Vini industriali toscani con etichette graficamente simili ai pregiati Sassicaia e Brunello, venivano venduti in Cina come Loniciaya e Paanaamila. Il 50&50 di Avignonesi, invece, diventava 70&90. A riportare la notizia, la Repubblica, che sottolinea come si tratti di un affare da un milione di euro, e ricostruisce la vicenda, riportando alcune intercettazioni disposte dalla Procura di Pistoia. Come quella in cui, nel gennaio del Giancarlo Maffei, intermediario di Montemurlo, in provincia di Prato, chiede sulla chat di WeChat, l’applicazione di messaggistica con la quale gli imprenditori italiani comunicano con i rivenditori cinesi, di stampare nuove etichette dei vini toscani. Tra le persone coinvolte ci sarebbe anche Andrea Bonacchi, 54 anni, il titolare della Cantine Bonacchi di Quarrata (Pistoia). Proprio da Quarrata, secondo gli inquirenti, partivano i carichi di bottiglie senza l’etichetta frontale, per essere rivendute sul mercato asiatico come cloni dei più importanti supervini italiani.

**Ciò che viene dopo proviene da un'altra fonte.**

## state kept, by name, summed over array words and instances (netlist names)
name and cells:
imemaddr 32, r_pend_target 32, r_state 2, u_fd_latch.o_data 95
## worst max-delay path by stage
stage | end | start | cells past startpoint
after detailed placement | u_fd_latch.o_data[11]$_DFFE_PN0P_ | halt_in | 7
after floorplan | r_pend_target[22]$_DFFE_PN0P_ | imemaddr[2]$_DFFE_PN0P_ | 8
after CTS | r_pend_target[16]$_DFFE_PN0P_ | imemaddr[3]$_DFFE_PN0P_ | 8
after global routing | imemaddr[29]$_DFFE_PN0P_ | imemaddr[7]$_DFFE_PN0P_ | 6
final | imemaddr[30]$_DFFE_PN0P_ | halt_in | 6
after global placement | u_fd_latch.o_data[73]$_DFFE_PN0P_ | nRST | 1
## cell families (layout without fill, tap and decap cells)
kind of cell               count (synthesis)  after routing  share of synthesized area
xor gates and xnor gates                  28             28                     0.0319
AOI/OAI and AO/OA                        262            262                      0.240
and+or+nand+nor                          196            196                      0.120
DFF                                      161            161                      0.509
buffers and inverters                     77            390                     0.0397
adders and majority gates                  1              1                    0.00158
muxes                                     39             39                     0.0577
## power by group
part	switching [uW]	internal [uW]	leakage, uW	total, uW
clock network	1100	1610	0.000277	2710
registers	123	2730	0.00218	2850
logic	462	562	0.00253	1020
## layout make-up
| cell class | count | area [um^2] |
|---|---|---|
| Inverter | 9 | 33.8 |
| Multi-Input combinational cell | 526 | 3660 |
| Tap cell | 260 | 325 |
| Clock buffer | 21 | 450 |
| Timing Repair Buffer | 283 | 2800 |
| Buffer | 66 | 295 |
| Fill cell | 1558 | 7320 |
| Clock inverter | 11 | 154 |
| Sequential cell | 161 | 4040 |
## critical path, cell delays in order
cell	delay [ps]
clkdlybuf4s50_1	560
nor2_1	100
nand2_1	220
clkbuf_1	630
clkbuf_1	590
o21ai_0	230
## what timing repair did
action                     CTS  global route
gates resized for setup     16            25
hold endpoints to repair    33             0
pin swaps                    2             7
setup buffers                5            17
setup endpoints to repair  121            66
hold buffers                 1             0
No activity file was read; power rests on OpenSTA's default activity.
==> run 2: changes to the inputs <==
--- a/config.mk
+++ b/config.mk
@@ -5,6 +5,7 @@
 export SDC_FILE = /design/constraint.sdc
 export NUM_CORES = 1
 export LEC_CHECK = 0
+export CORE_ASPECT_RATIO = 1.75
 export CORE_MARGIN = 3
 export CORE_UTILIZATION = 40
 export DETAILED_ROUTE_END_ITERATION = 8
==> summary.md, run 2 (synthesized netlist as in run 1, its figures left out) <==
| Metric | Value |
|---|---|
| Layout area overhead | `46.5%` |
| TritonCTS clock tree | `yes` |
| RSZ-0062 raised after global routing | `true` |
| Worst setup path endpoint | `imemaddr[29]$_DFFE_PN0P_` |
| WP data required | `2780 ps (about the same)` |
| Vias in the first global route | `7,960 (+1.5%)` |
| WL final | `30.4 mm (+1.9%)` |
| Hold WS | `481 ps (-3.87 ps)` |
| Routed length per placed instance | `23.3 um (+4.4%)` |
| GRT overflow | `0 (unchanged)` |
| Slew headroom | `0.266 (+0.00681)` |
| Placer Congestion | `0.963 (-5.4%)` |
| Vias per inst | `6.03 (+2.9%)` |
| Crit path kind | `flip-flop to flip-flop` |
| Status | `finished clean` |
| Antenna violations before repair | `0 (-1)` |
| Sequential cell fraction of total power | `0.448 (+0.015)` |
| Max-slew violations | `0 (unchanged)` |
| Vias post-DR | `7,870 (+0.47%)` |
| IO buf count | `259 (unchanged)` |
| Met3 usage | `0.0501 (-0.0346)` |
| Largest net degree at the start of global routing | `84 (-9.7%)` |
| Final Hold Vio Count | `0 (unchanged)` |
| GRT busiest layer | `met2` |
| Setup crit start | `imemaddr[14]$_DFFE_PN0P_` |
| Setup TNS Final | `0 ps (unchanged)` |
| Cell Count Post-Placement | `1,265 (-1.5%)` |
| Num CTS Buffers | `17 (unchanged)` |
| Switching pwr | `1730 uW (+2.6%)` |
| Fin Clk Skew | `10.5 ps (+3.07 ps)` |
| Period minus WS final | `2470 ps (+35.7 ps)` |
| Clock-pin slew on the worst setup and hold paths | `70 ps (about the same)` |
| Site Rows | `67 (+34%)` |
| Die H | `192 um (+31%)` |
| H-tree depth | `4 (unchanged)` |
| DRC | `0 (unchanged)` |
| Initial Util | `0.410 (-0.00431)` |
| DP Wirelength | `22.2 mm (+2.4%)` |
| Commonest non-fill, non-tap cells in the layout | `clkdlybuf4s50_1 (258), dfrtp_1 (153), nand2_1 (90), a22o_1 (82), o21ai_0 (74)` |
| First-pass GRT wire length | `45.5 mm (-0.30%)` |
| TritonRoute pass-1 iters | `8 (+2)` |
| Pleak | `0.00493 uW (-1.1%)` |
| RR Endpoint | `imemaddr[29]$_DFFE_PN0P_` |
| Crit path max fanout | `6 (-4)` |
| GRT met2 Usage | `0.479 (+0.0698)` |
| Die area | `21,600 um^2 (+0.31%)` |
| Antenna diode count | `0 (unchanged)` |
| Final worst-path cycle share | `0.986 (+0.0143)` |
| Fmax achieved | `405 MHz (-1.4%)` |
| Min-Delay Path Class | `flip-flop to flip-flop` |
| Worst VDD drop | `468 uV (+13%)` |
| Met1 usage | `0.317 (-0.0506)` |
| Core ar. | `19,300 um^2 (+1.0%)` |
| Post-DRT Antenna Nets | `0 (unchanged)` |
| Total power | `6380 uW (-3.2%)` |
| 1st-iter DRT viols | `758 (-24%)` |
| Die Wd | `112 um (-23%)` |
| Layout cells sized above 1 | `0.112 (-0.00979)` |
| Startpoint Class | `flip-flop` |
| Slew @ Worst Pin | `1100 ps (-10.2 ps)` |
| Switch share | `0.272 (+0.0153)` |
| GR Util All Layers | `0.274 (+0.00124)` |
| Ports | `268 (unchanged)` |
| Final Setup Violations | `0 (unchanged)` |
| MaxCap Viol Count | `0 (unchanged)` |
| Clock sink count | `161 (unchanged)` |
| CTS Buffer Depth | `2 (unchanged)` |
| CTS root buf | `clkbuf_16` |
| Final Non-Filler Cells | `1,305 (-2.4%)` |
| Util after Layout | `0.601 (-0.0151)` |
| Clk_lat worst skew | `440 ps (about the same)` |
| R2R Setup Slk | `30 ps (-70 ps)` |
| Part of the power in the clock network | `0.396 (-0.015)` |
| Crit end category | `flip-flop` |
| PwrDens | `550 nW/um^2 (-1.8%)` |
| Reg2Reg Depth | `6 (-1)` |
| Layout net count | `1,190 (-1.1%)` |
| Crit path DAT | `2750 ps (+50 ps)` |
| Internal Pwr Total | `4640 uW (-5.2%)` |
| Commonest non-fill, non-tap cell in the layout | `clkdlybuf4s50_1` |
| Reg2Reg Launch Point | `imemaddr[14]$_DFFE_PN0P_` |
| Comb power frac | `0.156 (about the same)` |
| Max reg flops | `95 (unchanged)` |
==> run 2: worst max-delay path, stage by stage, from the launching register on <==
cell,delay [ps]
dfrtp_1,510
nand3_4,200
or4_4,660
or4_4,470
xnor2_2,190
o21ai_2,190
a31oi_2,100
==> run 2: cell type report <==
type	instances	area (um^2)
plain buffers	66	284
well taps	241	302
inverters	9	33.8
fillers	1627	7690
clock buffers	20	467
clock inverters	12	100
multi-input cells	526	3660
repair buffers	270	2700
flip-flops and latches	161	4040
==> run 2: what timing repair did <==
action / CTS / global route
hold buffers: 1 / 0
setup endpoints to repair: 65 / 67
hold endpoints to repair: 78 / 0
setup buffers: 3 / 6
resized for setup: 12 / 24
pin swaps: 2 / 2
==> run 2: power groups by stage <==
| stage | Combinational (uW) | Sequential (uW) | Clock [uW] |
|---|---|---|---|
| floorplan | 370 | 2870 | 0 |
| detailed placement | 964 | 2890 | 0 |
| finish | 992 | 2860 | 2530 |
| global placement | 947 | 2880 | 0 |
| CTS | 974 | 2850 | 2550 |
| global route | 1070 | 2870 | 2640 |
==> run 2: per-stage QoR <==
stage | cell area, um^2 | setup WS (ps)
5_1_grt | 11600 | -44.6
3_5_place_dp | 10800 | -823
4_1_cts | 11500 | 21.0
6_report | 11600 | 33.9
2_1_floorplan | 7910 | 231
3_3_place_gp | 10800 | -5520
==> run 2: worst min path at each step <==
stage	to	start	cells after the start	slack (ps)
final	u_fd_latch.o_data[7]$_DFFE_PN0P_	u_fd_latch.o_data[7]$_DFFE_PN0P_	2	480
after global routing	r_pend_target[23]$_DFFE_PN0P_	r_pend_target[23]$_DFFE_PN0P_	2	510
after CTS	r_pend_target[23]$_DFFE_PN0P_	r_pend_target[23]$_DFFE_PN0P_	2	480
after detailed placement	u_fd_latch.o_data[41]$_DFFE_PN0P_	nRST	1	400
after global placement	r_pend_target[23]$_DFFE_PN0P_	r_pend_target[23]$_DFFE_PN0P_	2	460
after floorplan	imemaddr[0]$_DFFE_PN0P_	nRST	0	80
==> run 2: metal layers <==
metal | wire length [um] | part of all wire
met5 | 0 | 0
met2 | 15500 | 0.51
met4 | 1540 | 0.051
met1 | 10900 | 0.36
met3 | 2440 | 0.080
File: config.mk
export PLATFORM = sky130hd
export DESIGN_NAME = spi_slave_if
export DESIGN_NICKNAME = d
export VERILOG_FILES = /design/src/rtl/spi_pkg.sv /design/src/rtl/spi_sync_edge.sv /design/src/rtl/spi_slave_if.sv
export SDC_FILE = /design/constraint.sdc
export NUM_CORES = 1
export LEC_CHECK = 0
export ABC_AREA = 1
export CORE_MARGIN = 2
export CORE_UTILIZATION = 50
export CTS_CLUSTER_SIZE = 8
export DETAILED_ROUTE_END_ITERATION = 7
export GPL_TIMING_DRIVEN = 1
export PLACE_DENSITY = 0.79
export SLEW_MARGIN = 10
export SYNTH_ARGS = -nofsm -noshare
export SYNTH_HDL_FRONTEND = slang
export SYNTH_SLANG_ARGS = --single-unit
File: constraint.sdc
create_clock -name clk -period 2.65 [get_ports clk]
set_input_delay 0.795 -clock clk [delete_from_list [all_inputs] [get_ports clk]]
set_output_delay 0.795 -clock clk [all_outputs]
set_load 0.005 [all_outputs]
==> src/flat_wrapper.sv <==
// flat-port wrapper written by rule: the top's interface ports become plain ports
module gray_step_tracker_flat import gray_pkg::*;
#(
  parameter int unsigned W  = GRAY_W,
  parameter int unsigned PW = GRAY_PW,
  parameter int unsigned EW = GRAY_EW
)
  (clk, rst, bus_g_valid, bus_g_in, bus_clr_err, bus_b_valid, bus_b_out, bus_dir_up, bus_step_err, bus_pos, bus_err_cnt);
  gray_step_tracker_if #(.W(W), .PW(PW), .EW(EW)) bus_i ();
  input  logic clk;
  input  logic rst;
  input wire logic [$bits(bus_i.g_valid)-1:0] bus_g_valid;
  input wire logic [$bits(bus_i.g_in)-1:0] bus_g_in;
  input wire logic [$bits(bus_i.clr_err)-1:0] bus_clr_err;
  output wire logic [$bits(bus_i.b_valid)-1:0] bus_b_valid;
  output wire logic [$bits(bus_i.b_out)-1:0] bus_b_out;
  output wire logic [$bits(bus_i.dir_up)-1:0] bus_dir_up;
  output wire logic [$bits(bus_i.step_err)-1:0] bus_step_err;
  output wire logic [$bits(bus_i.pos)-1:0] bus_pos;
  output wire logic [$bits(bus_i.err_cnt)-1:0] bus_err_cnt;
  assign bus_i.g_valid = bus_g_valid;
  assign bus_i.g_in = bus_g_in;
  assign bus_i.clr_err = bus_clr_err;
  assign bus_b_valid = bus_i.b_valid;
  assign bus_b_out = bus_i.b_out;
  assign bus_dir_up = bus_i.dir_up;
  assign bus_step_err = bus_i.step_err;
  assign bus_pos = bus_i.pos;
  assign bus_err_cnt = bus_i.err_cnt;
  gray_step_tracker #(.W(W), .PW(PW), .EW(EW)) u_core (.clk(clk), .rst(rst), .bus(bus_i));
endmodule
==> config.mk <==
export PLATFORM = sky130hd
export DESIGN_NAME = gray_step_tracker_flat
export DESIGN_NICKNAME = d
export VERILOG_FILES = /design/src/rtl/gray_step_tracker_pkg.sv /design/src/rtl/gray_step_tracker_if.sv /design/src/rtl/gray_step_tracker_gray_to_bin.sv /design/src/rtl/gray_step_tracker.sv /design/src/flat_wrapper.sv
export SDC_FILE = /design/constraint.sdc
export NUM_CORES = 1
export LEC_CHECK = 0
export ABC_CLOCK_PERIOD_IN_PS = 7000
export BUFFER_PORTS_ARGS = -buffer_cell sky130_fd_sc_hd__buf_2
export CORE_MARGIN = 2
export CORE_UTILIZATION = 31
export DETAILED_ROUTE_END_ITERATION = 7
export GPL_ROUTABILITY_DRIVEN = 1
export SYNTH_ARGS = -nofsm -noshare
export SYNTH_HDL_FRONTEND = slang
export SYNTH_HIERARCHICAL = 1
export SYNTH_SLANG_ARGS = --single-unit
==> constraint.sdc <==
create_clock -name clk -period 7 [get_ports clk]
set_input_delay 0.35 -clock clk [delete_from_list [all_inputs] [get_ports clk]]
set_output_delay 0.35 -clock clk [all_outputs]
set_load 0.05 [all_outputs]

L’indagine partita nel 2019

L’indagine era stata avviata nel 2019 dai Nas di Firenze, mentre l’inchiesta coordinata dal pm di Pistoia Claudio Curelli arriva ora a processo con sei imputati per frode in commercio, vendita di prodotti industriali con segni mendaci e contraffazione di indicazioni geografiche. Oltre a Bonacchi e Maffei, imputati anche Zhang Xiaoping, 50 anni detta ‘Giulia’, Wenyi Su, 45 anni rispettivamente direttrice e presidente della Oulide group srl, la società cinese, con sede a Campi Bisenzio (Fi), che acquistava il vino dalle cantine Bonacchi.

Il meccanismo usato

Repubblica spiega il meccanismo rodato: “Si imbottiglia vino rosso industriale, in percentuali ancora da definire Chianti classico delle annate precedenti, e lo spedisce in Cina solo con la retroetichetta: al netto delle frodi, come in questo caso, la legge lo consente. Una volta arrivate a destinazione, le bottiglie verranno marchiate con delle etichette molto simili a quelle dei vini originali, richiamando i paesaggi tratteggiati sulle illustrazioni dei prodotti autentici e storpiando un po’ i nomi. Da Sassicaia e Lupicaia a Loniciaya, da Masseto a Paanaamila, da 50&50 a 70&90″.

La foto da cui è partita l’indagine

Repubblica scrive: “C’è una immagine che più delle altre ha dato impulso all’inchiesta. Il 19 marzo 2019, all’hotel Shangri-La di Chengdu è in corso la fiera del vino “Thao show”, con centinaia di espositori da tutto il mondo. Maffei, l’intermediario, posa in foto accanto a un imprenditore cinese. I due stringono tra le mani una bottiglia di Paanaamila, fino Masseto e un Lonicyaia, finto Lupicaia”. Da lì, i due finiscono sotto la lente d’ingrandimento delle forze dell’ordine, che calcolano in complessivamente 54.600 il numero di bottiglie con sola retroetichetta in Cina per un controvalore di 172mila 74 euro. Ovviamentr, anche tramite il commercio on line, sulla piattaforma di e-commerce 1668.com, i prezzi lievitavano fino a sfiorare 1 milione di euro.